--- src/rtl/uart_pkg.sv ---
// Shared state encoding and oversampling constants for the UART RX and TX engines.
package uart_pkg;

   typedef enum logic [2:0] {
      IDLE,
      START,
      DATA,
      PARITY,
      STOP
   } uart_state_e;

   localparam int unsigned OVS       = 16;
   localparam int unsigned START_MID = 7;

endpackage

--- src/rtl/sync_fifo.sv ---
// First-word-fall-through FIFO: the head entry is always visible on dout.
module sync_fifo #(
   parameter int unsigned DW = 8,
   parameter int unsigned AW = 4
) (
   input  logic          clk,
   input  logic          rst_n,
   input  logic          wr,
   input  logic          rd,
   input  logic [DW-1:0] din,
   output logic [DW-1:0] dout,
   output logic          full,
   output logic          empty
);

   localparam int unsigned DEPTH = 2**AW;

   logic [DW-1:0] r_mem [DEPTH];
   logic [AW-1:0] r_wptr;
   logic [AW-1:0] r_rptr;
   logic [AW:0]   r_cnt;
   logic          w_push;
   logic          w_pop;

   assign full  = (r_cnt == (AW+1)'(DEPTH));
   assign empty = (r_cnt == '0);
   assign w_pop = rd && !empty;
   // A pop in the same cycle frees the slot, so a push into a full FIFO is accepted then.
   assign w_push = wr && (!full || w_pop);
   assign dout   = r_mem[r_rptr];

   always_ff @(posedge clk or negedge rst_n) begin
      if (!rst_n) begin
         for (int unsigned i = 0; i < DEPTH; i++) begin
            r_mem[i] <= '0;
         end
         r_wptr <= '0;
         r_rptr <= '0;
         r_cnt  <= '0;
      end else begin
         if (w_push) begin
            r_mem[r_wptr] <= din;
            r_wptr        <= r_wptr + AW'(1);
         end
         if (w_pop) begin
            r_rptr <= r_rptr + AW'(1);
         end
         case ({w_push, w_pop})
            2'b10:   r_cnt <= r_cnt + (AW+1)'(1);
            2'b01:   r_cnt <= r_cnt - (AW+1)'(1);
            default: r_cnt <= r_cnt;
         endcase
      end
   end

endmodule

--- src/rtl/uart_param.sv ---
// Full-duplex UART: baud generator, 16x-oversampled RX/TX engines with runtime
// parity and sticky error flags, and an FWFT FIFO in each direction.
module uart_param
   import uart_pkg::*;
#(
   parameter int unsigned DBIT    = 8,
   parameter int unsigned SB_TICK = 16,
   parameter int unsigned FIFO_AW = 4,
   parameter int unsigned DVSR_W  = 16
) (
   input  logic              clk,
   input  logic              rst_n,
   input  logic [DVSR_W-1:0] dvsr,
   input  logic              parity_en,
   input  logic              parity_odd,
   input  logic              rx,
   output logic              tx,
   input  logic              wr_uart,
   input  logic [DBIT-1:0]   w_data,
   output logic              tx_full,
   output logic              tx_busy,
   input  logic              rd_uart,
   output logic [DBIT-1:0]   r_data,
   output logic              rx_empty,
   output logic              frame_err,
   output logic              parity_err,
   output logic              overrun_err,
   input  logic              err_clr
);

   localparam int unsigned CW = $clog2((SB_TICK > OVS) ? SB_TICK : OVS);
   localparam int unsigned BW = $clog2(DBIT);

   // Baud generator: limit reloads only at wrap so a dvsr change never truncates a period.
   logic [DVSR_W-1:0] r_bcnt;
   logic [DVSR_W-1:0] r_blim;
   logic              w_tick;

   assign w_tick = (r_bcnt == r_blim);

   always_ff @(posedge clk or negedge rst_n) begin
      if (!rst_n) begin
         r_bcnt <= '0;
         r_blim <= '0;
      end else if (w_tick) begin
         r_bcnt <= '0;
         r_blim <= dvsr;
      end else begin
         r_bcnt <= r_bcnt + DVSR_W'(1);
      end
   end

   logic r_rx_meta;
   logic r_rx_sync;

   always_ff @(posedge clk or negedge rst_n) begin
      if (!rst_n) begin
         r_rx_meta <= 1'b1;
         r_rx_sync <= 1'b1;
      end else begin
         r_rx_meta <= rx;
         r_rx_sync <= r_rx_meta;
      end
   end

   uart_state_e     r_rx_st;
   logic [CW-1:0]   r_rx_n;
   logic [BW-1:0]   r_rx_b;
   logic [DBIT-1:0] r_rx_sh;
   logic            r_rx_pen;
   logic            r_rx_podd;
   logic            w_rx_push;
   logic            w_rx_full;
   logic            w_par_bad;
   logic            w_frm_bad;
   logic            w_ovr;

   assign w_rx_push = (r_rx_st == STOP) && w_tick && (r_rx_n == CW'(SB_TICK - 1));
   assign w_par_bad = (r_rx_st == PARITY) && w_tick && (r_rx_n == CW'(OVS - 1)) &&
                      (r_rx_sync != (^r_rx_sh ^ r_rx_podd));
   assign w_frm_bad = w_rx_push && !r_rx_sync;
   assign w_ovr     = w_rx_push && w_rx_full && !rd_uart;

   always_ff @(posedge clk or negedge rst_n) begin
      if (!rst_n) begin
         r_rx_st   <= IDLE;
         r_rx_n    <= '0;
         r_rx_b    <= '0;
         r_rx_sh   <= '0;
         r_rx_pen  <= 1'b0;
         r_rx_podd <= 1'b0;
      end else begin
         case (r_rx_st)
            IDLE: begin
               if (!r_rx_sync) begin
                  r_rx_st   <= START;
                  r_rx_n    <= '0;
                  r_rx_pen  <= parity_en;
                  r_rx_podd <= parity_odd;
               end
            end
            START: begin
               if (w_tick) begin
                  if (r_rx_n == CW'(START_MID)) begin
                     r_rx_n <= '0;
                     r_rx_b <= '0;
                     r_rx_st <= r_rx_sync ? IDLE : DATA;
                  end else begin
                     r_rx_n <= r_rx_n + CW'(1);
                  end
               end
            end
            DATA: begin
               if (w_tick) begin
                  if (r_rx_n == CW'(OVS - 1)) begin
                     r_rx_n  <= '0;
                     r_rx_sh <= {r_rx_sync, r_rx_sh[DBIT-1:1]};
                     if (r_rx_b == BW'(DBIT - 1)) begin
                        r_rx_st <= r_rx_pen ? PARITY : STOP;
                     end else begin
                        r_rx_b <= r_rx_b + BW'(1);
                     end
                  end else begin
                     r_rx_n <= r_rx_n + CW'(1);
                  end
               end
            end
            PARITY: begin
               if (w_tick) begin
                  if (r_rx_n == CW'(OVS - 1)) begin
                     r_rx_n  <= '0;
                     r_rx_st <= STOP;
                  end else begin
                     r_rx_n <= r_rx_n + CW'(1);
                  end
               end
            end
            STOP: begin
               if (w_tick) begin
                  if (r_rx_n == CW'(SB_TICK - 1)) begin
                     r_rx_n  <= '0;
                     r_rx_st <= IDLE;
                  end else begin
                     r_rx_n <= r_rx_n + CW'(1);
                  end
               end
            end
            default: r_rx_st <= IDLE;
         endcase
      end
   end

   logic r_frame_err;
   logic r_parity_err;
   logic r_overrun_err;

   // A new error event takes priority over a clear in the same cycle.
   always_ff @(posedge clk or negedge rst_n) begin
      if (!rst_n) begin
         r_frame_err   <= 1'b0;
         r_parity_err  <= 1'b0;
         r_overrun_err <= 1'b0;
      end else begin
         if (w_frm_bad)    r_frame_err   <= 1'b1;
         else if (err_clr) r_frame_err   <= 1'b0;
         if (w_par_bad)    r_parity_err  <= 1'b1;
         else if (err_clr) r_parity_err  <= 1'b0;
         if (w_ovr)        r_overrun_err <= 1'b1;
         else if (err_clr) r_overrun_err <= 1'b0;
      end
   end

   assign frame_err   = r_frame_err;
   assign parity_err  = r_parity_err;
   assign overrun_err = r_overrun_err;

   uart_state_e     r_tx_st;
   logic [CW-1:0]   r_tx_n;
   logic [BW-1:0]   r_tx_b;
   logic [DBIT-1:0] r_tx_sh;
   logic            r_tx_par;
   logic            r_tx_pen;
   logic            r_tx;
   logic            w_tx_empty;
   logic [DBIT-1:0] w_tx_dout;
   logic            w_tx_load;

   // Reloading straight from the last stop tick keeps back-to-back frames gap-free.
   assign w_tx_load = w_tick && !w_tx_empty &&
                      ((r_tx_st == IDLE) ||
                       ((r_tx_st == STOP) && (r_tx_n == CW'(SB_TICK - 1))));

   always_ff @(posedge clk or negedge rst_n) begin
      if (!rst_n) begin
         r_tx_st  <= IDLE;
         r_tx_n   <= '0;
         r_tx_b   <= '0;
         r_tx_sh  <= '0;
         r_tx_par <= 1'b0;
         r_tx_pen <= 1'b0;
         r_tx     <= 1'b1;
      end else if (w_tx_load) begin
         r_tx_st  <= START;
         r_tx_n   <= '0;
         r_tx_sh  <= w_tx_dout;
         r_tx_par <= ^w_tx_dout ^ parity_odd;
         r_tx_pen <= parity_en;
         r_tx     <= 1'b0;
      end else begin
         case (r_tx_st)
            IDLE: r_tx <= 1'b1;
            START: begin
               if (w_tick) begin
                  if (r_tx_n == CW'(OVS - 1)) begin
                     r_tx_n  <= '0;
                     r_tx_b  <= '0;
                     r_tx_st <= DATA;
                     r_tx    <= r_tx_sh[0];
                  end else begin
                     r_tx_n <= r_tx_n + CW'(1);
                  end
               end
            end
            DATA: begin
               if (w_tick) begin
                  if (r_tx_n == CW'(OVS - 1)) begin
                     r_tx_n <= '0;
                     if (r_tx_b == BW'(DBIT - 1)) begin
                        r_tx_st <= r_tx_pen ? PARITY : STOP;
                        r_tx    <= r_tx_pen ? r_tx_par : 1'b1;
                     end else begin
                        r_tx_b  <= r_tx_b + BW'(1);
                        r_tx_sh <= {1'b0, r_tx_sh[DBIT-1:1]};
                        r_tx    <= r_tx_sh[1];
                     end
                  end else begin
                     r_tx_n <= r_tx_n + CW'(1);
                  end
               end
            end
            PARITY: begin
               if (w_tick) begin
                  if (r_tx_n == CW'(OVS - 1)) begin
                     r_tx_n  <= '0;
                     r_tx_st <= STOP;
                     r_tx    <= 1'b1;
                  end else begin
                     r_tx_n <= r_tx_n + CW'(1);
                  end
               end
            end
            STOP: begin
               if (w_tick) begin
                  if (r_tx_n == CW'(SB_TICK - 1)) begin
                     r_tx_n  <= '0;
                     r_tx_st <= IDLE;
                  end else begin
                     r_tx_n <= r_tx_n + CW'(1);
                  end
               end
            end
            default: r_tx_st <= IDLE;
         endcase
      end
   end

   assign tx      = r_tx;
   assign tx_busy = (r_tx_st != IDLE);

   sync_fifo #(
      .DW (DBIT),
      .AW (FIFO_AW)
   ) u_tx_fifo (
      .clk   (clk),
      .rst_n (rst_n),
      .wr    (wr_uart),
      .rd    (w_tx_load),
      .din   (w_data),
      .dout  (w_tx_dout),
      .full  (tx_full),
      .empty (w_tx_empty)
   );

   sync_fifo #(
      .DW (DBIT),
      .AW (FIFO_AW)
   ) u_rx_fifo (
      .clk   (clk),
      .rst_n (rst_n),
      .wr    (w_rx_push),
      .rd    (rd_uart),
      .din   (r_rx_sh),
      .dout  (r_data),
      .full  (w_rx_full),
      .empty (rx_empty)
   );

endmodule

--- config.mk ---
export PLATFORM = sky130hd
export DESIGN_NAME = uart_param
export DESIGN_NICKNAME = d
export VERILOG_FILES = /design/src/rtl/uart_pkg.sv /design/src/rtl/sync_fifo.sv /design/src/rtl/uart_param.sv
export SDC_FILE = /design/constraint.sdc
export NUM_CORES = 1
export LEC_CHECK = 0
export BUFFER_PORTS_ARGS = -buffer_cell sky130_fd_sc_hd__buf_2
export CAP_MARGIN = 20
export CORE_AREA = 2 2 199 201
export DETAILED_ROUTE_END_ITERATION = 8
export DIE_AREA = 0 0 201 203
export PLACE_DENSITY = 0.66
export SKIP_CTS_REPAIR_TIMING = 1
export SYNTH_ARGS = -nofsm -noshare
export SYNTH_HDL_FRONTEND = slang
export SYNTH_HIERARCHICAL = 1
export SYNTH_SLANG_ARGS = --single-unit
--- constraint.sdc ---
create_clock -name clk -period 7.4 [get_ports clk]
set_clock_uncertainty 0.15 [all_clocks]
set_input_delay 0.74 -clock clk [delete_from_list [all_inputs] [get_ports clk]]
set_output_delay 0.74 -clock clk [all_outputs]
set_load 0.03 [all_outputs]
; After elaboration in Yosys (flattened, before gate mapping)
; Index checks and enable logic that the tools add are counted.
; W data, S select, Z words.
[classes]
add_sub_neg = 13
order_cmp = 6
n_eq_ne = 49
n_mux = 79
bitwise_logic = 8
n_reduce_logical = 58
[op_table]
columns = operator, count
row1 = $bwmux W128, 2
row2 = $mux W3, 30
row3 = $mux W8, 11
row4 = $bmux W8 S4, 2
row5 = $demux W8 S4, 2
row6 = $mux W4, 9
row7 = $ne A2 B2 Y1 const B, 15
row8 = $pmux W3 S5, 2
row9 = $add A4 B1 Y4 const B, 6
row10 = $ne A3 B2 Y1 const B, 8
row11 = $reduce_bool A2 Y1, 11
row12 = $ge A5 B5 Y1 const B, 4
row13 = $not A4 Y5, 4
row14 = $pmux W5 S2, 2
row15 = $reduce_and A10 Y1, 2
row16 = $logic_and A1 B1 Y1, 17
row17 = $add A16 B1 Y16 const B, 1
row18 = $eq A16 B16 Y1, 1
row19 = $mux W16, 1
row20 = $reduce_xor A8 Y1, 2
row21 = $reduce_and A7 Y1, 2
row22 = $mux W1, 13
row23 = $eq A3 B2 Y1 const B, 4
row24 = $eq A3 B3 Y1 const B, 4
row25 = other kinds (31), 58
[totals]
reg_bits = 360
in_bits = 32
out_inout_bits = 15
wordCells = 271

; Depth between registers and ports, before layout
[logic_depth]
word_depth = 9
ltp_mapped = 17
ltp_nobuf = 15

; By module
; Netlist, hierarchy kept.
[modules_own_cells]
columns = module, n_inst, cells_per_inst, area_each_um2, seq_area_each_um2
row1 = sync_fifo (u_tx_fifo), 1, 434, 6927.9, 3528.4
row2 = sync_fifo (u_rx_fifo), 1, 431, 6547.5, 3528.4
row3 = uart_param, 1, 386, 4035.1, 1955.6

; Worst setup path after synthesis
; No wires, ideal clock.
[synth_path]
kind = register to register
start = register u_tx_fifo.r_cnt[1]
end = register u_tx_fifo.r_cnt[4]
setup_ps = 116
t_arrival_ps = 3947
t_required_ps = 7134
setup_slack_ps = 3187
stages_incl_launch_ff = 18
n_path_buf = 2
period_less_slack_ps = 4213
cell_sequence = dfrtp_1 or4_4 buf_6 nor2_1 nor3_1 and2_1 nand2_1 inv_1 nor3_4 buf_12 or2b_2 ha_1 inv_1 fa_1 nor2b_1 o21a_1 mux2_2 o311ai_0
[synth_between]
elab_chain_len = 9
elab_cells_between_ends = 15
cone_classes = add/sub: 2 / eq/ne: 3 / mux: 1 / reduce/logical: 9
[synth_lines]
columns = item, line
row1 = start: declaration, sync_fifo.sv:21  ; logic [AW:0] r_cnt;
row2 = start signal: assignment, sync_fifo.sv:49  ; 2'b10: r_cnt <= r_cnt + (AW+1)'(1);
row3 = start signal: assignment, sync_fifo.sv:50  ; 2'b01: r_cnt <= r_cnt - (AW+1)'(1);
row4 = start signal: assignment, sync_fifo.sv:51  ; default: r_cnt <= r_cnt;
row5 = $logic_not A5 Y1 (*), sync_fifo.sv:26  ; assign empty = (r_cnt == '0);
row6 = net w_tx_empty, uart_param.sv:184  ; logic w_tx_empty;
row7 = $logic_not A1 Y1 (*), uart_param.sv:189  ; assign w_tx_load = w_tick && !w_tx_empty &&
row8 = $logic_and A1 B1 Y1 (*) (2 in a row), uart_param.sv:189
row9 = net w_tx_load, uart_param.sv:186  ; logic w_tx_load;
row10 = $logic_and A1 B1 Y1 (*), sync_fifo.sv:27  ; assign w_pop = rd && !empty;
row11 = $logic_or A1 B1 Y1, sync_fifo.sv:29  ; assign w_push = wr && (!full || w_pop);
row12 = $logic_and A1 B1 Y1, sync_fifo.sv:29
row13 = $eq A2 B1 Y1 or $eq A2 B2 Y1 (tied branches), sync_fifo.sv:48  ; case ({w_push, w_pop})
row14 = $pmux W5 S2 or $reduce_bool A2 Y1 (tied branches), -
; The timed path passes the listed nets; every way through them passes the cells marked *.
; A chain may end at the register's enable or synchronous reset.

; Worst setup path after layout
; Ends and elaborated chain as after synthesis.

==> metrics.log <==
[metrics] number of violations of the max-capacitance limit: 0
[metrics] final-report max-slew violation count: 0
[metrics] HP Class: input port to async pin
[metrics] initial core utilization: 45.5%
[metrics] net switching component of the power: 1440 uW
[metrics] portion of the post-synthesis area used by sequential elements: 51.5%
[metrics] H-tree level count: 2
[metrics] simple-gate area share of the yosys netlist: 7.46%
[metrics] DPL Wire Length: 22800 um
[metrics] number of antenna violations at the first check in global routing: 0
[metrics] setup repair after global routing missed its margin: false
[metrics] total count of hold-check failures in the final report: 0
[metrics] clock share of power: 36.0%
[metrics] slack of the critical path: 2.32 ns
[metrics] Primary FF master, synth: sky130_fd_sc_hd__dfrtp_1
[metrics] post-synth net total: 1310
[metrics] total via count after detailed routing: 10123
[metrics] clock root buffer: sky130_fd_sc_hd__clkbuf_16
[metrics] Yosys warning count: 6
[metrics] number of buffers inserted during clock tree synthesis: 40
[metrics] mean post-synth cell area: 14.0 sq um
[metrics] Floorplan Core Area: 38500 sq um
[metrics] First DRT Iteration DRCs: 474
[metrics] main combinational cell family by area after synthesis: multiplexers
[metrics] critical-path cell with the highest stage delay: sky130_fd_sc_hd__nor3_4
[metrics] power density of the placed cells: 292 nW/um^2
[metrics] Initial DRT Pass Iterations: 4
[metrics] maximum clock rate: 197 MHz
[metrics] crit end category: register
[metrics] data required time of the worst path: 7.67 ns
[metrics] I/O pin cnt: 47
[metrics] DP Worst Slack: 2.40 ns
[metrics] pin count of the biggest net entering global routing: 129
[metrics] number of cells produced by synthesis: 1251
[metrics] wire length per cell: 19.4 um
[metrics] Die Footprint: 40800 sq um
[metrics] mux share of post-synthesis cell area: 28.5%
[metrics] clock insertion delay at the later pin of the skew report: 0.54 ns
[metrics] Compound-Gate Fraction of Synth Area: 4.89%
[metrics] vias per std cell: 5.53
[metrics] switching share of power: 25.1%
[metrics] count of buffers from port buffering: 46
[metrics] maximum fanout along the worst path: 14
[metrics] Relative slew margins: 26.1%
[metrics] buffer depth of the longest clock path: 3
[metrics] Crit path arrival time: 5.36 ns
[metrics] Cell Int Power: 4280 uW
[metrics] total number of clock tree sinks: 360
[metrics] type of element launching the critical path: register
[metrics] setup violation total in the final timing report: 0
[metrics] wirelength, routed: 35600 um
[metrics] vias in the first global route: 10531
[metrics] post-layout minimum cycle time: 5.08 ns
[metrics] XOR/XNOR share of the synthesized area: 3.35%
[metrics] width of the die: 201 um
[metrics] net total in the final layout: 1343
[metrics] Critical Path Most Common Cell: sky130_fd_sc_hd__inv_1
[metrics] LEAKAGE: 0.00880 uW
[metrics] number of library cell types mapped by synthesis: 73
[metrics] sequence of cells on the critical path: or4_4 > nor2_1 > nor3_1 > and2_1 > nand2_1 > inv_1 > nor3_4 > or2b_2 > ha_1 > inv_1 > fa_1 > nor2b_1 > o21a_1 > mux2_2 > o311ai_0
[metrics] sequential fraction of design power: 44.9%
[metrics] post-synthesis adder-cell area fraction: 2.02%
[metrics] post-route ant nets: 0
[metrics] all-layer global routing usage: 17.9%
[metrics] number of synthesized flops with an enable pin: 0
[metrics] Period Utilization, post-route: 68.7%
[metrics] dpl cell area: 18200 sq um
[metrics] Diodes inserted: 0
[metrics] summed instance area of the synthesized netlist: 17500 sq um
[metrics] area delta synth->final: 11.8%
[metrics] post-route standard cell area excluding fillers: 19600 sq um
[metrics] transition at the pin with the smallest max-transition slack: 1.10 ns
[metrics] Overflow after GRT: 0
[metrics] final routed DRC violation total: 0
[metrics] ratio of cells with drive above 1 in the final layout: 39.3%
[metrics] Total Negative Setup Slacks: 0 ns
[metrics] die height: 203 um
[metrics] FF+latch count, synth: 360
[metrics] max incr delay on CP: 0.93 ns
[metrics] number of cell rows: 72
[metrics] run status: finished clean
[metrics] CTS tree: yes
[metrics] clock-pin slew of the registers on the worst-case setup and hold paths: 0.06 ns
[metrics] first-pass GRT wire length: 58400 um
[metrics] combinational share of power: 19.1%
[metrics] Placed Instances: 1759
[metrics] ys async rst share: 100%
[metrics] classification of the worst setup path: register to register
[metrics] final weighted congestion of routability-driven global placement: 0.769
[metrics] count of non-filler cells in the finished layout: 1830
[metrics] r2r setup slk: 2.32 ns
[metrics] peak ir drop on the vdd network: 0.218 mV
worst max-delay path, delay by kind of cell, from the launching register on:
kind	cells	cell delay (ns)
buffers and inverters	2	0.29
and+or+nand+nor	8	2.56
adders and majority gates	2	0.73
muxes	1	0.33
DFF	1	0.41
AOI/OAI and AO/OA	2	0.47
cell usage after synthesis, types with 9 or more instances:
library cell	instances	area, sq um
sky130_fd_sc_hd__nor2_1	52	195
sky130_fd_sc_hd__nor2_2	12	75.1
sky130_fd_sc_hd__o21ai_0	23	115
sky130_fd_sc_hd__mux4_2	64	1440
sky130_fd_sc_hd__buf_2	12	60.1
sky130_fd_sc_hd__ha_1	25	313
sky130_fd_sc_hd__nor3_4	9	146
sky130_fd_sc_hd__mux2_2	219	2470
sky130_fd_sc_hd__xor2_1	14	123
sky130_fd_sc_hd__a22oi_1	32	240
sky130_fd_sc_hd__mux2_4	65	976
sky130_fd_sc_hd__nand2_1	60	225
sky130_fd_sc_hd__dfrtp_1	357	8930
sky130_fd_sc_hd__nand2b_1	9	56.3
sky130_fd_sc_hd__nand3_1	15	75.1
sky130_fd_sc_hd__inv_1	24	90.1
sky130_fd_sc_hd__a21oi_1	19	95.1
sky130_fd_sc_hd__o22ai_1	10	62.6
sky130_fd_sc_hd__clkbuf_1	47	176
sky130_fd_sc_hd__xnor2_1	53	464
registers in the layout, summed over array words and instances, names as in the netlist, 3 cells and up:
signal            cells
u_tx_fifo/r_rptr      4
r_rx_sh               8
u_rx_fifo/r_rptr      4
r_tx_b                3
r_tx_sh               8
r_tx_n                4
u_rx_fifo/r_cnt       5
u_tx_fifo/r_mem     128
u_rx_fifo/r_mem     128
r_bcnt               16
r_rx_n                4
r_blim               16
r_rx_b                3
u_tx_fifo/r_cnt       5
r_tx_st               3
u_tx_fifo/r_wptr      4
r_rx_st               3
u_rx_fifo/r_wptr      4
metal layers:
layer	routed length, um	track usage [%]
met3	1110	2.92
met5	0	0
met1	16500	24.8
met2	17400	29.5
met4	578	4.71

=====

• **Exercise prompt**
From the entries above, restate word for word the lines from the line containing "output logic [DW-1:0]" to the line containing "(r_cnt == (AW+1)'(DEPTH));", both ends included, and nothing more.

• **Solution to this problem**
   output logic [DW-1:0] dout,
   output logic          full,
   output logic          empty
);

   localparam int unsigned DEPTH = 2**AW;

   logic [DW-1:0] r_mem [DEPTH];
   logic [AW-1:0] r_wptr;
   logic [AW-1:0] r_rptr;
   logic [AW:0]   r_cnt;
   logic          w_push;
   logic          w_pop;

   assign full  = (r_cnt == (AW+1)'(DEPTH));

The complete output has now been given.